As for the problem about panfrost_devfreq_record_busy(), this may be a
new bug and requires independent patch to fix it.

Regards,
Dinghao


> On 20/05/2020 12:05, Dinghao Liu wrote:
> > pm_runtime_get_sync() increments the runtime PM usage counter even
> > the call returns an error code. Thus a pairing decrement is needed
> > on the error handling path to keep the counter balanced.
> >
> > Signed-off-by: Dinghao Liu <dinghao.liu@xxxxxxxxxx>
>
> Actually I think we have the opposite problem.
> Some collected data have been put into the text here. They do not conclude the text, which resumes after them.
<file path="config.mk">
export PLATFORM = sky130hd
export DESIGN_NAME = its_div
export DESIGN_NICKNAME = d
export VERILOG_FILES = /design/src/sv/its_pkg.sv /design/src/sv/its_div.sv
export SDC_FILE = /design/constraint.sdc
export NUM_CORES = 1
export LEC_CHECK = 0
export ABC_AREA = 1
export BUFFER_PORTS_ARGS = -buffer_cell sky130_fd_sc_hd__buf_4
export CORE_UTILIZATION = 60
export DETAILED_ROUTE_END_ITERATION = 6
export PLACE_DENSITY_LB_ADDON = 0.08
export SYNTH_ARGS = -nofsm -noshare
export SYNTH_HDL_FRONTEND = slang
export SYNTH_SLANG_ARGS = --single-unit
</file>
<file path="constraint.sdc">
create_clock -name clk -period 6.2 [get_ports clk]
set_input_delay 0.62 -clock clk [delete_from_list [all_inputs] [get_ports clk]]
set_output_delay 0.62 -clock clk [all_outputs]
set_load 0.03 [all_outputs]
</file>
===== config.mk =====
export PLATFORM = sky130hd
export DESIGN_NAME = run_length_segment_table_flat
export DESIGN_NICKNAME = d
export VERILOG_FILES = /design/src/rtl/core/rlst_pkg.sv /design/src/rtl/core/rlst_channels.sv /design/src/rtl/core/rlst_ram.sv /design/src/rtl/core/rlst_ctrl.sv /design/src/rtl/core/rlst_dpath.sv /design/src/rtl/core/run_length_segment_table.sv /design/src/flat_wrapper.sv
export SDC_FILE = /design/constraint.sdc
export NUM_CORES = 2
export LEC_CHECK = 0
export BUFFER_PORTS_ARGS = -buffer_cell sky130_fd_sc_hd__buf_2
export CAP_MARGIN = 10
export CELL_PAD_IN_SITES_DETAIL_PLACEMENT = 1
export CELL_PAD_IN_SITES_GLOBAL_PLACEMENT = 1
export CORE_MARGIN = 3
export CORE_UTILIZATION = 53
export DETAILED_ROUTE_END_ITERATION = 10
export GPL_TIMING_DRIVEN = 0
export MAX_ROUTING_LAYER = met4
export PLACE_DENSITY_LB_ADDON = 0.25
export SLEW_MARGIN = 10
export SYNTH_ARGS = -nofsm -noshare
export SYNTH_HDL_FRONTEND = slang
export SYNTH_SLANG_ARGS = --single-unit

===== constraint.sdc =====
create_clock -name clk -period 7.45 [get_ports clk]
set_input_delay 0.745 -clock clk [delete_from_list [all_inputs] [get_ports clk]]
set_output_delay 0.745 -clock clk [all_outputs]
set_load 0.01 [all_outputs]
==> config.mk <==
export PLATFORM = sky130hd
export DESIGN_NAME = i2c_master_bit_sequencer_unit
export DESIGN_NICKNAME = d
export VERILOG_FILES = /design/src/i2cms_pkg.sv /design/src/i2cms_front.sv /design/src/i2cms_queue.sv /design/src/i2cms_back.sv /design/src/i2c_master_bit_sequencer_unit.sv
export SDC_FILE = /design/constraint.sdc
export NUM_CORES = 1
export LEC_CHECK = 0
export BUFFER_PORTS_ARGS = -buffer_cell sky130_fd_sc_hd__clkbuf_2
export CORE_MARGIN = 2
export CORE_UTILIZATION = 57
export DETAILED_ROUTE_END_ITERATION = 16
export GPL_TIMING_DRIVEN = 0
export PLACE_DENSITY = 0.78
export SLEW_MARGIN = 20
export SYNTH_ARGS = -nofsm -noshare
export SYNTH_HDL_FRONTEND = slang
export SYNTH_SLANG_ARGS = --single-unit
==> constraint.sdc <==
create_clock -name i_clk -period 3.2 [get_ports i_clk]
set_input_delay 0 -clock i_clk [delete_from_list [all_inputs] [get_ports i_clk]]
set_output_delay 0 -clock i_clk [all_outputs]
set_load 0.005 [all_outputs]
==> src/i2cms_pkg.sv <==
`timescale 1ns / 1ps
`default_nettype none
package i2cms_pkg;

    // Command codes as they arrive on the operation field
    typedef enum logic [2:0] {
        OP_START     = 3'd0,
        OP_STOP      = 3'd1,
        OP_WRITE     = 3'd2,
        OP_READ      = 3'd3,
        OP_SEND_ACK  = 3'd4,
        OP_READ_ACK  = 3'd5
    } t_op;

    typedef enum logic [0:0] {
        ST_IDLE = 1'b0,
        ST_RUN  = 1'b1
    } t_state;

    localparam int unsigned QUEUE_DEPTH = 2;
    localparam logic [2:0]  BIT_LAST    = 3'd7;

    typedef struct packed {
        t_op        op;
        logic [7:0] data;
        logic       ack;
        logic [7:0] bus;
    } t_cmd;

    typedef struct packed {
        logic valid;
        t_cmd cmd;
    } t_push;

endpackage
`default_nettype wire

==> src/i2cms_front.sv <==
`timescale 1ns / 1ps
`default_nettype none
module i2cms_front (
    input  wire logic              i_valid,
    input  wire logic [2:0]        i_operation,
    input  wire logic [7:0]        i_data_byte,
    input  wire logic              i_ack_level,
    input  wire logic [7:0]        i_bus_levels,
    input  wire logic              i_full,
    output      logic              o_stall,
    output      i2cms_pkg::t_push  o_push
);

    logic w_op_ok;

    // Unused codes are taken and dropped: they make no pin writes
    assign w_op_ok = (i_operation <= i2cms_pkg::OP_READ_ACK);
    assign o_stall = i_full;

    always_comb begin
        o_push.valid    = i_valid && !i_full && w_op_ok;
        o_push.cmd.op   = i2cms_pkg::t_op'(i_operation);
        o_push.cmd.data = i_data_byte;
        o_push.cmd.ack  = i_ack_level;
        o_push.cmd.bus  = i_bus_levels;
    end

endmodule
`default_nettype wire

==> src/i2cms_queue.sv <==
`timescale 1ns / 1ps
`default_nettype none
module i2cms_queue #(
    parameter int unsigned DEPTH = i2cms_pkg::QUEUE_DEPTH
) (
    input  wire logic             i_clk,
    input  wire logic             i_rst_n,
    input  wire i2cms_pkg::t_push i_push,
    input  wire logic             i_pop,
    output      logic             o_full,
    output      logic             o_not_empty,
    output      i2cms_pkg::t_cmd  o_cmd
);

    localparam int unsigned PW = (DEPTH > 1) ? $clog2(DEPTH) : 1;
    localparam int unsigned CW = $clog2(DEPTH + 1);

    i2cms_pkg::t_cmd r_mem [DEPTH];
    logic [PW-1:0]   r_wr, n_wr;
    logic [PW-1:0]   r_rd, n_rd;
    logic [CW-1:0]   r_count, n_count;
    logic            w_push, w_pop;

    assign o_full      = (r_count == CW'(DEPTH));
    assign o_not_empty = (r_count != '0);
    assign o_cmd       = r_mem[r_rd];
    assign w_push      = i_push.valid && !o_full;
    assign w_pop       = i_pop && o_not_empty;

    always_comb begin
        n_wr    = r_wr;
        n_rd    = r_rd;
        n_count = r_count;
        if (w_push) begin
            n_wr = (r_wr == PW'(DEPTH - 1)) ? '0 : r_wr + 1'b1;
        end
        if (w_pop) begin
            n_rd = (r_rd == PW'(DEPTH - 1)) ? '0 : r_rd + 1'b1;
        end
        if (w_push && !w_pop) begin
            n_count = r_count + 1'b1;
        end else if (w_pop && !w_push) begin
            n_count = r_count - 1'b1;
        end
    end

    always_ff @(posedge i_clk) begin
        if (!i_rst_n) begin
            r_wr    <= '0;
            r_rd    <= '0;
            r_count <= '0;
        end else begin
            r_wr    <= n_wr;
            r_rd    <= n_rd;
            r_count <= n_count;
        end
    end

    always_ff @(posedge i_clk) begin
        if (w_push) begin
            r_mem[r_wr] <= i_push.cmd;
        end
    end

endmodule
`default_nettype wire

==> src/i2cms_back.sv <==
`timescale 1ns / 1ps
`default_nettype none
module i2cms_back (
    input  wire logic            i_clk,
    input  wire logic            i_rst_n,
    input  wire logic            i_q_not_empty,
    input  wire i2cms_pkg::t_cmd i_q_cmd,
    output      logic            o_pop,
    output      logic            o_valid,
    input  wire logic            i_stall,
    output      logic            o_scl_level,
    output      logic            o_sda_level,
    output      logic            o_last_write,
    output      logic [7:0]      o_read_byte,
    output      logic            o_ack_seen
);

    i2cms_pkg::t_state r_state, n_state;
    i2cms_pkg::t_cmd   r_cmd;
    logic [1:0]        r_phase, n_phase;
    logic [2:0]        r_bit, n_bit;
    logic [7:0]        r_shift, n_shift;
    logic              r_scl, n_scl;
    logic              r_sda, n_sda;
    logic              w_last;
    logic [7:0]        w_rb;
    logic              w_ack;
    logic              w_adv;

    logic              r_out_valid, n_out_valid;
    logic              r_out_scl, r_out_sda, r_out_last, r_out_ack;
    logic [7:0]        r_out_rb;

    // Next state
    always_comb begin
        n_state = r_state;
        unique case (r_state)
            i2cms_pkg::ST_IDLE: begin
                if (i_q_not_empty) begin
                    n_state = i2cms_pkg::ST_RUN;
                end
            end
            i2cms_pkg::ST_RUN: begin
                if (w_adv && w_last) begin
                    n_state = i2cms_pkg::ST_IDLE;
                end
            end
            default: n_state = i2cms_pkg::ST_IDLE;
        endcase
    end

    // State outputs
    always_comb begin
        o_pop = 1'b0;
        w_adv = 1'b0;
        unique case (r_state)
            i2cms_pkg::ST_IDLE: o_pop = i_q_not_empty;
            i2cms_pkg::ST_RUN:  w_adv = !r_out_valid || !i_stall;
            default: begin
                o_pop = 1'b0;
                w_adv = 1'b0;
            end
        endcase
    end

    // Pin write for the current step of the command
    always_comb begin
        n_scl   = r_scl;
        n_sda   = r_sda;
        w_last  = 1'b0;
        w_rb    = '0;
        w_ack   = 1'b0;
        n_phase = r_phase + 2'd1;
        n_bit   = r_bit;
        n_shift = r_shift;
        unique case (r_cmd.op)
            i2cms_pkg::OP_START: begin
                unique case (r_phase)
                    2'd0:    n_sda = 1'b1;
                    2'd1:    n_scl = 1'b1;
                    2'd2:    n_sda = 1'b0;
                    default: begin
                        n_scl  = 1'b0;
                        w_last = 1'b1;
                    end
                endcase
            end
            i2cms_pkg::OP_STOP: begin
                unique case (r_phase)
                    2'd0:    n_sda = 1'b0;
                    2'd1:    n_scl = 1'b1;
                    default: begin
                        n_sda  = 1'b1;
                        w_last = 1'b1;
                    end
                endcase
            end
            i2cms_pkg::OP_WRITE: begin
                unique case (r_phase)
                    2'd0:    n_sda = r_shift[7];
                    2'd1:    n_scl = 1'b1;
                    default: begin
                        n_scl   = 1'b0;
                        n_phase = 2'd0;
                        n_bit   = r_bit + 3'd1;
                        n_shift = {r_shift[6:0], 1'b0};
                        w_last  = (r_bit == i2cms_pkg::BIT_LAST);
                    end
                endcase
            end
            i2cms_pkg::OP_READ: begin
                unique case (r_phase)
                    2'd0:    n_scl = 1'b1;
                    default: begin
                        n_scl   = 1'b0;
                        n_phase = 2'd0;
                        n_bit   = r_bit + 3'd1;
                        w_last  = (r_bit == i2cms_pkg::BIT_LAST);
                        w_rb    = w_last ? r_cmd.bus : 8'd0;
                    end
                endcase
            end
            i2cms_pkg::OP_SEND_ACK: begin
                unique case (r_phase)
                    2'd0:    n_sda = r_cmd.ack;
                    2'd1:    n_scl = 1'b1;
                    default: begin
                        n_scl  = 1'b0;
                        w_last = 1'b1;
                    end
                endcase
            end
            i2cms_pkg::OP_READ_ACK: begin
                unique case (r_phase)
                    2'd0:    n_sda = 1'b1;
                    2'd1:    n_scl = 1'b1;
                    default: begin
                        n_scl  = 1'b0;
                        w_last = 1'b1;
                        w_ack  = r_cmd.bus[7];
                    end
                endcase
            end
            default: w_last = 1'b1;
        endcase
    end

    always_comb begin
        if (w_adv) begin
            n_out_valid = 1'b1;
        end else if (!i_stall) begin
            n_out_valid = 1'b0;
        end else begin
            n_out_valid = r_out_valid;
        end
    end

    always_ff @(posedge i_clk) begin
        if (!i_rst_n) begin
            r_state     <= i2cms_pkg::ST_IDLE;
            r_scl       <= 1'b1;
            r_sda       <= 1'b1;
            r_out_valid <= 1'b0;
            r_phase     <= '0;
            r_bit       <= '0;
        end else begin
            r_state     <= n_state;
            r_out_valid <= n_out_valid;
            if (o_pop) begin
                r_phase <= '0;
                r_bit   <= '0;
            end else if (w_adv) begin
                r_phase <= n_phase;
                r_bit   <= n_bit;
                r_scl   <= n_scl;
                r_sda   <= n_sda;
            end
        end
    end

    always_ff @(posedge i_clk) begin
        if (o_pop) begin
            r_cmd   <= i_q_cmd;
            r_shift <= i_q_cmd.data;
        end else if (w_adv) begin
            r_shift <= n_shift;
        end
        if (w_adv) begin
            r_out_scl  <= n_scl;
            r_out_sda  <= n_sda;
            r_out_last <= w_last;
            r_out_rb   <= w_rb;
            r_out_ack  <= w_ack;
        end
    end

    assign o_valid      = r_out_valid;
    assign o_scl_level  = r_out_scl;
    assign o_sda_level  = r_out_sda;
    assign o_last_write = r_out_last;
    assign o_read_byte  = r_out_rb;
    assign o_ack_seen   = r_out_ack;

endmodule
`default_nettype wire

==> src/i2c_master_bit_sequencer_unit.sv <==
`timescale 1ns / 1ps
`default_nettype none
// Command to pin writes: one pin write leaves per cycle while a command runs and the
// output is not stalled. A command leaves the queue first; the back-end sequencer then
// makes 4 (start), 3 (stop, acks), 16 (read byte) or 24 (write byte) pin writes.
// A command accepted into an idle block passes the queue, the pop into the back end and
// the output register before its first pin write appears; unused codes make none.
// Synchronous active-low reset: queue empty, output empty, held line levels released high.
module i2c_master_bit_sequencer_unit #(
    parameter int unsigned QUEUE_DEPTH = i2cms_pkg::QUEUE_DEPTH
) (
    input  wire logic       i_clk,
    input  wire logic       i_rst_n,
    // command side
    input  wire logic       i_valid,
    output      logic       o_stall,
    input  wire logic [2:0] i_operation,
    input  wire logic [7:0] i_data_byte,
    input  wire logic       i_ack_level,
    input  wire logic [7:0] i_bus_levels,
    // pin write side
    output      logic       o_valid,
    input  wire logic       i_stall,
    output      logic       o_scl_level,
    output      logic       o_sda_level,
    output      logic       o_last_write,
    output      logic [7:0] o_read_byte,
    output      logic       o_ack_seen
);

    i2cms_pkg::t_push w_push;
    i2cms_pkg::t_cmd  w_q_cmd;
    logic             w_full;
    logic             w_not_empty;
    logic             w_pop;

    // Front: take each transaction, drop unused codes, push the rest
    i2cms_front u_front (
        .i_valid      (i_valid),
        .i_operation  (i_operation),
        .i_data_byte  (i_data_byte),
        .i_ack_level  (i_ack_level),
        .i_bus_levels (i_bus_levels),
        .i_full       (w_full),
        .o_stall      (o_stall),
        .o_push       (w_push)
    );

    // Short queue: lets the front keep taking commands while the back runs
    i2cms_queue #(
        .DEPTH (QUEUE_DEPTH)
    ) u_queue (
        .i_clk       (i_clk),
        .i_rst_n     (i_rst_n),
        .i_push      (w_push),
        .i_pop       (w_pop),
        .o_full      (w_full),
        .o_not_empty (w_not_empty),
        .o_cmd       (w_q_cmd)
    );

    // Back: step through the pin writes of one command, hold the line levels
    i2cms_back u_back (
        .i_clk         (i_clk),
        .i_rst_n       (i_rst_n),
        .i_q_not_empty (w_not_empty),
        .i_q_cmd       (w_q_cmd),
        .o_pop         (w_pop),
        .o_valid       (o_valid),
        .i_stall       (i_stall),
        .o_scl_level   (o_scl_level),
        .o_sda_level   (o_sda_level),
        .o_last_write  (o_last_write),
        .o_read_byte   (o_read_byte),
        .o_ack_seen    (o_ack_seen)
    );

endmodule
`default_nettype wire

==> impl_results.md <==
* IO Pins at 38
* Top cell type's share of synthesized area at 0.622
* CTS buffer count at 9
* Setup Crit Path Kind: register to register
* Static Leak at 1.63 nW
* WP data required at 3.19 ns
* Worst Setup SP: u_back.r_phase[0]$_SDFFE_PP0P_
* Core Util, Final at 0.716
* Post_cts resized at 0
* Netlist cell types at 40
* Crit Path Max Fanout at 10
* Peak supply drop at 0.000447 V
* Ranking of synthesized cells by area: edfxtp_1 62%, dfxtp_1 8.1%, mux2_2 3.9%
* Nets at 340
* Async S/R FF share, synth at 0
* DRC Markers at 0
* Fin. max-slew vios at 0
* Number of diodes at 0
* Postcts setup bufs at 0
* H-tree depth at 3
* Final setup viols at 0
* Power per Cell Area at 836 nW/µm²
* Worst path top cell family by delay: compound AO/OA/AOI/OAI gates
* Vias in the first global route at 1965
* Reg clk slew, reported paths at 0.08 ns
* CP max stage delay at 0.63 ns
* Largest net degree at the start of global routing at 22
* Max-cap violations at 0
* Worst flop-to-flop path startpoint: u_back.r_phase[0]$_SDFFE_PP0P_
* Post-Place Setup Slack at 0.764 ns
* Slowest cell on crit path: o31ai_2
* Post-Syn Instances at 237
* YS warnings at 0
* Status: complete, no violations
* Setup_tns at 0 ns
* CP Cell Sequence: inv_1 > ha_1 > buf_4 > nor3b_1 > nand2_1 > o31ai_2
* Final HPWL DP at 3.48 mm
* Tcrit/Tclk final at 0.755
* Initial core utilization at 0.587
* Post-route ant nets at 0
* Hold Vio Cnt, Final at 0
* IO buf count at 37
* Relative slew slack at 0.388
* Startpoint Class: register
* Die Width at 82.1 µm
* First-pass GRT wire length at 8.84 mm
* Die height at 82.1 µm
* Max frequency at 414 MHz
* Root Buffer: clkbuf_8
* Grt ovf at 0
* Most used DFF post-synth: edfxtp_1
* CTS tree: built
* Arrival time at the worst endpoint at 2.40 ns
* Syn-to-layout area delta at 22.0%
* Mean Syn Cell Area at 14.7 µm²
* Worst Hold Class: input pin to register
* Synthesized Nets at 269
* DRT iter0 DRCs at 97
* Worst-Skew Late Latency at 0.35 ns
* Clk sinks at 86
* Initial antenna violation count at 0
* Gpl congestion at 0.844
* Via Count at 2029
* Total power draw at 3.54 mW
* Core Rows at 28
* Post-layout min period at 2.42 ns
* Vias per Instance at 5.23
* CP bufs+invs at 2
* CP Capture Type: register
* Number of synthesized flops with an enable pin at 72
* Seq/Total Area, Yosys at 0.703
* Die footprint at 6730 µm²
* Mapped Area at 3470 µm²
* FF+latch count, synth at 86
* RSZ-0062 raised after global routing: false
* Worst Hold Launch: i_valid
* Final wirelength at 5.31 mm
* Final worst slack at 0.784 ns
* Core area at 5920 µm²
* Share of cells above drive strength 1 at 0.246
* Cell taking the most area after synthesis: edfxtp_1
* Per-cell routed wire length at 13.7 µm
* Layout Skew at 0.00458 ns
* Clock tree buffer depth at 2
* Tot GR Track Use at 0.184
* First-pass DRT Iterations at 4
* Worst slew pin tran at 0.918 ns
==> synthesized netlist by cell type (4+ instances only) <==
master / n
dfxtp_1: 14
buf_2: 6
ha_1: 8
a21oi_1: 5
edfxtp_1: 72
and2_1: 13
nand3_1: 4
inv_1: 6
o21ai_0: 14
mux2i_1: 13
mux2_2: 12
nand2_1: 16
nor2_1: 12
==> cell type report <==
type | count | area (µm²)
Buffer | 11 | 56.3
Multi-Input combinational cell | 134 | 960
Clock inverter | 7 | 120
Inverter | 6 | 22.5
Clock buffer | 9 | 124
Timing Repair Buffer | 60 | 420
Fill cell | 407 | 1680
Tap cell | 75 | 93.8
Sequential cell | 86 | 2440
==> cells by family (layout without fill, tap and decap cells) <==
group | count (synthesis) | in the layout | share of synthesized area
DFF | 86 | 86 | 0.703
AOI/OAI and AO/OA | 32 | 32 | 0.0587
adders and majority gates | 8 | 8 | 0.0288
xor gates and xnor gates | 4 | 4 | 0.0101
muxes | 25 | 25 | 0.0764
and+or+nand+nor | 65 | 65 | 0.100
buffers and inverters | 17 | 93 | 0.0227
==> through the flow <==
stage	cells	hold slack, ns	instance area [µm²]
2_1_floorplan	237	0.0989	3470
3_3_place_gp	349	0.188	3750
3_5_place_dp	350	0.192	3770
4_1_cts	388	0.0956	4240
5_1_grt	388	0.139	4240
6_report	388	0.106	4240
==> sequential cells by signal, indices dropped and copies added (netlist names), 2 cells and up, named ones only <==
register and flops:
u_queue.r_count 2, u_back.r_shift 8, u_back.r_cmd 12, u_back.r_bit 3
u_back.o_read_byte 8, u_back.r_phase 2, u_queue.r_mem 40
==> final timing paths <==
| kind | endpoint | slack (ns) | cells after the start |
|---|---|---|---|
| worst max-delay path | u_back.r_shift[0]$_SDFFCE_PN0P_ | 0.78 | 6 |
| worst min-delay path | u_queue.r_wr$_SDFFE_PN0P_ | 0.11 | 4 |
| worst max register to register | u_back.r_shift[0]$_SDFFCE_PN0P_ | 0.78 | 6 |
| worst min register to register | u_back.o_read_byte[5]$_SDFFCE_PP0P_ | 0.52 | 1 |
==> worst register-to-register path, cell delays in order (launching register included) <==
cell     delay (ns)
dfxtp_1        0.52
inv_1          0.11
ha_1           0.21
buf_4          0.16
nor3b_1        0.30
nand2_1        0.11
o31ai_2        0.63
==> layout by cell type (no fill, tap or decap), types with 2 or more instances in the layout <==
cell           synthesis  routed
edfxtp_1              72      72
clkbuf_2               0      37
dlygate4sd3_1          0      22
nand2_1               16      16
o21ai_0               14      14
dfxtp_1               14      14
mux2i_1               13      13
and2_1                13      13
mux2_2                12      12
nor2_1                12      11
clkbuf_8               0       9
ha_1                   8       8
buf_2                  6       6
inv_1                  6       6
a21oi_1                5       5
nand3_1                4       4
a21boi_0               3       3
nor3b_1                3       3
and3_1                 3       3
nand2b_1               3       3
clkbuf_1               3       3
bufinv_16              0       3
buf_4                  2       2
nor2b_1                2       2
xnor2_1                2       2
xor2_1                 2       2
inv_6                  0       2
==> per-layer routing <==
metal | part of all wire | wire [µm] | track usage | vias up
li1 | - | - | - | 1012
met1 | 0.43 | 2290 | 0.228 | 959
met2 | 0.51 | 2690 | 0.292 | 44
met3 | 0.034 | 180 | 0.0418 | 14
met4 | 0.028 | 149 | 0.118 | 0
met5 | 0 | 0 | 0 | -
==> power by group <==
group / switching (mW) / total (mW) / internal, mW
sequential: 0.114 / 1.69 / 1.58
combinational: 0.534 / 0.946 / 0.412
clock: 0.382 / 0.905 / 0.522
==> timing repair <==
item                       in CTS  in global routing
hold endpoints to repair       42                  0
setup endpoints to repair       0                  0
hold buffers                   22                  0
(Power assumes the default switching activity.)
To be honest we don't
> handle this situation very well. By the time panfrost_job_hw_submit() is
> called the job has already been added to the pfdev->jobs array, so it's
> considered submitted even if it never actually lands on the hardware. So
> in the case of this function bailing out early we will then (eventually)
> hit a timeout and trigger a GPU reset.
>
> panfrost_job_timedout() iterates through the pfdev->jobs array and calls
> pm_runtime_put_noidle() for each job it finds. So there's no inbalance
> here that I can see.
>
> Have you actually observed the situation where pm_runtime_get_sync()
> returns a failure?
>
> HOWEVER, it appears that by bailing out early the call to
> panfrost_devfreq_record_busy() is never made, which as far as I can see
> means that there may be an extra call to panfrost_devfreq_record_idle()
> when the jobs have timed out. Which could underflow the counter.
>
> But equally looking at panfrost_job_timedout(), we only call
> panfrost_devfreq_record_idle() *once* even though multiple jobs might be
> processed.
>
> There's a completely untested patch below which in theory should fix that...
>
> Steve
>
> ----8<---
> diff --git a/drivers/gpu/drm/panfrost/panfrost_job.c
> b/drivers/gpu/drm/panfrost/panfrost_job.c
> index 7914b1570841..f9519afca29d 100644
> --- a/drivers/gpu/drm/panfrost/panfrost_job.c
> +++ b/drivers/gpu/drm/panfrost/panfrost_job.c
> @@ -145,6 +145,8 @@ static void panfrost_job_hw_submit(struct
> panfrost_job *job, int js)
> u64 jc_head = job->jc;
> int ret;
>
> + panfrost_devfreq_record_busy(pfdev);
> +
> ret = pm_runtime_get_sync(pfdev->dev);
> if (ret < 0)
> return;
> @@ -155,7 +157,6 @@ static void panfrost_job_hw_submit(struct
> panfrost_job *job, int js)
> }
>
> cfg = panfrost_mmu_as_get(pfdev, &job->file_priv->mmu);
> - panfrost_devfreq_record_busy(pfdev);
>
> job_write(pfdev, JS_HEAD_NEXT_LO(js), jc_head & 0xFFFFFFFF);
> job_write(pfdev, JS_HEAD_NEXT_HI(js), jc_head >> 32);
> @@ -410,12 +411,12 @@ static void panfrost_job_timedout(struct
> drm_sched_job *sched_job)
> for (i = 0; i < NUM_JOB_SLOTS; i++) {
> if (pfdev->jobs[i]) {
> pm_runtime_put_noidle(pfdev->dev);
> + panfrost_devfreq_record_idle(pfdev);
> pfdev->jobs[i] = NULL;
> }
> }
> spin_unlock_irqrestore(&pfdev->js->job_lock, flags);
>
> - panfrost_devfreq_record_idle(pfdev);
> panfrost_device_reset(pfdev);
>
> for (i = 0; i < NUM_JOB_SLOTS; i++)